- From: Andreas Strotmann <strotmann@rrz.uni-koeln.de>
- Date: Tue, 02 May 2006 10:49:15 -0600
- To: juanrgonzaleza@canonicalscience.com
- CC: www-math@w3.org
juanrgonzaleza@canonicalscience.com wrote:
> Neil Soiffer wrote:
>
>
>>> Are you sure that Unicode *precomposed characters* are
>>> just a rendering technique?
>>>
>> Yes. They are defined to be equivalent to their
>> decomposed equivalent. Since you are very good at
>> looking at standards when prompted, I'll let you track
>> down the reference as to why they are part of Unicode.
>>
>
> I thought that o + combining-diaeresis and ö were two different things in
> Unicode even when both are rendered equal. Of course, both are defined to
> be "canonically equivalent" via "canonical decomposition" but are not
> defined to be "equivalent".
>
Another case of a misunderstanding, in this case of the word
"canonical". Many Unicode characters, among them for example
Vietnamese, which have more than one combining diacritic attached to a
Unicode base character, have many different decompositions, all
equivalent. Within this equivalence class of decompositions of a Unicode
character, there is exactly one which is designated as "canonical".

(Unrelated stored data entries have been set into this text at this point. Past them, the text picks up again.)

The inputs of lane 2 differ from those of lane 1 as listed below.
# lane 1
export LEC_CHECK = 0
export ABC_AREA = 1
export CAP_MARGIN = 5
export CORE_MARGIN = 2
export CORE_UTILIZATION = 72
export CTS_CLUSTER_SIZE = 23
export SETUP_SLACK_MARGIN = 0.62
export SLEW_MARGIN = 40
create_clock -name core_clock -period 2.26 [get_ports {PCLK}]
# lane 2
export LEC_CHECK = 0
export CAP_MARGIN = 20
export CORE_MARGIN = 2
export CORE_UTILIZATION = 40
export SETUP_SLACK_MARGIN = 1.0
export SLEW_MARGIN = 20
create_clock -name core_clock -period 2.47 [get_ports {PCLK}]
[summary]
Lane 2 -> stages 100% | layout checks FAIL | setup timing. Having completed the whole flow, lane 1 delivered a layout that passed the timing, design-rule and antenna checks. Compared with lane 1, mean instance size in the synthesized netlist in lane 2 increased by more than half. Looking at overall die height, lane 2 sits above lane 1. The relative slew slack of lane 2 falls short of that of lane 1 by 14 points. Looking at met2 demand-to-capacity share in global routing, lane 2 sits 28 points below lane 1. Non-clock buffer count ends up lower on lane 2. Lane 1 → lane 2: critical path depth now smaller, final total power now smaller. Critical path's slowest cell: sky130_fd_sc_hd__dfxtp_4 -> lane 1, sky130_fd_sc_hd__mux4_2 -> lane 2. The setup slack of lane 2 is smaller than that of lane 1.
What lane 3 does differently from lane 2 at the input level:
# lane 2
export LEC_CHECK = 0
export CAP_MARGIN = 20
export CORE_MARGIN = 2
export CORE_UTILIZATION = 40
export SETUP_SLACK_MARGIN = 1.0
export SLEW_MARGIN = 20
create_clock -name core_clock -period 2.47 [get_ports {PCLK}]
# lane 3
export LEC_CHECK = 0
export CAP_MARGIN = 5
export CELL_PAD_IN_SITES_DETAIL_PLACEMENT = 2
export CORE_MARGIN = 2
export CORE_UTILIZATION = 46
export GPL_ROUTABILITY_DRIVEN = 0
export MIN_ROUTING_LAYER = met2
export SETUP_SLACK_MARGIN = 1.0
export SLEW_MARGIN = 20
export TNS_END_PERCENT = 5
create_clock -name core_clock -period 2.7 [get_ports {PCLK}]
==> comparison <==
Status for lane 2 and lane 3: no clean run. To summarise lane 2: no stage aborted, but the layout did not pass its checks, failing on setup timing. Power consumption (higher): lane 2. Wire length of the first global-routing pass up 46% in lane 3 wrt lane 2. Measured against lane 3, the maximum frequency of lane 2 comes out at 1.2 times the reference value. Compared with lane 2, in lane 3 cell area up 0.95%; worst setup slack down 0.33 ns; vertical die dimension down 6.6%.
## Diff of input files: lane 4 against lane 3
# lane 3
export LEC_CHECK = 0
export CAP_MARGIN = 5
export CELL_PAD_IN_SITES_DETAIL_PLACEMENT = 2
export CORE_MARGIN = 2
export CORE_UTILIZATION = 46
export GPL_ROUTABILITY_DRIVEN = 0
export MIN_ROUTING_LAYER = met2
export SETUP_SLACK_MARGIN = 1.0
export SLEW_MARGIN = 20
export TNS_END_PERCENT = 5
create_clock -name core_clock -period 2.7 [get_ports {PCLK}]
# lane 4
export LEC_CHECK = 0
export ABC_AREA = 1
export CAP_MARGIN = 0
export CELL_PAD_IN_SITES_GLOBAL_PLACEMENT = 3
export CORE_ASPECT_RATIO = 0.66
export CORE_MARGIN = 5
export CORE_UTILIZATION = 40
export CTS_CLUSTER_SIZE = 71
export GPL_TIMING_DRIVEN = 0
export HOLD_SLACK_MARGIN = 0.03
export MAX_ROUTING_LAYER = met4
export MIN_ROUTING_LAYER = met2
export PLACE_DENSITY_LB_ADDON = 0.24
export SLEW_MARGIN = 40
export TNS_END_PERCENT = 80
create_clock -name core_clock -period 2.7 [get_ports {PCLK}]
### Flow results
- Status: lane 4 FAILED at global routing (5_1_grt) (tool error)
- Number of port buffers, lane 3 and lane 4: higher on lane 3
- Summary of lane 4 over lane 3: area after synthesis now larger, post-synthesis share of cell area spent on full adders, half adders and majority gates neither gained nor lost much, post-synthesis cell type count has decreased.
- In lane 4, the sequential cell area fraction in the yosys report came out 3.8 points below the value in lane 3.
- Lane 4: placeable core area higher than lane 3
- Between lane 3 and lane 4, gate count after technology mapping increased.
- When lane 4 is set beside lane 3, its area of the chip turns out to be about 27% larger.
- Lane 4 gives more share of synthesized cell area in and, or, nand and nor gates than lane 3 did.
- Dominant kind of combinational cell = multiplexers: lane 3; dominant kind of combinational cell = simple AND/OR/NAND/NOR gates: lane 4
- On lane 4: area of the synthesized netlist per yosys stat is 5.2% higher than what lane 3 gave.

"Canonical equivalence" is just a way to make the term "equivalence"
even stronger in its mathematical sense, because there are mathematical
equivalence classes that do not have a single canonical member that can
generate the whole equivalence class. In other words, o +
combining-diaeresis and ö are not just equivalent, they are even
canonically equivalent. As far as I remember (and I have followed the
Unicode/ISO10646 discussion since before the two merged), quite a few
characters in Unicode were added to the standard precisely to enable
canonical equivalence classes for all known uses of characters in the
world's languages which are covered by Unicode.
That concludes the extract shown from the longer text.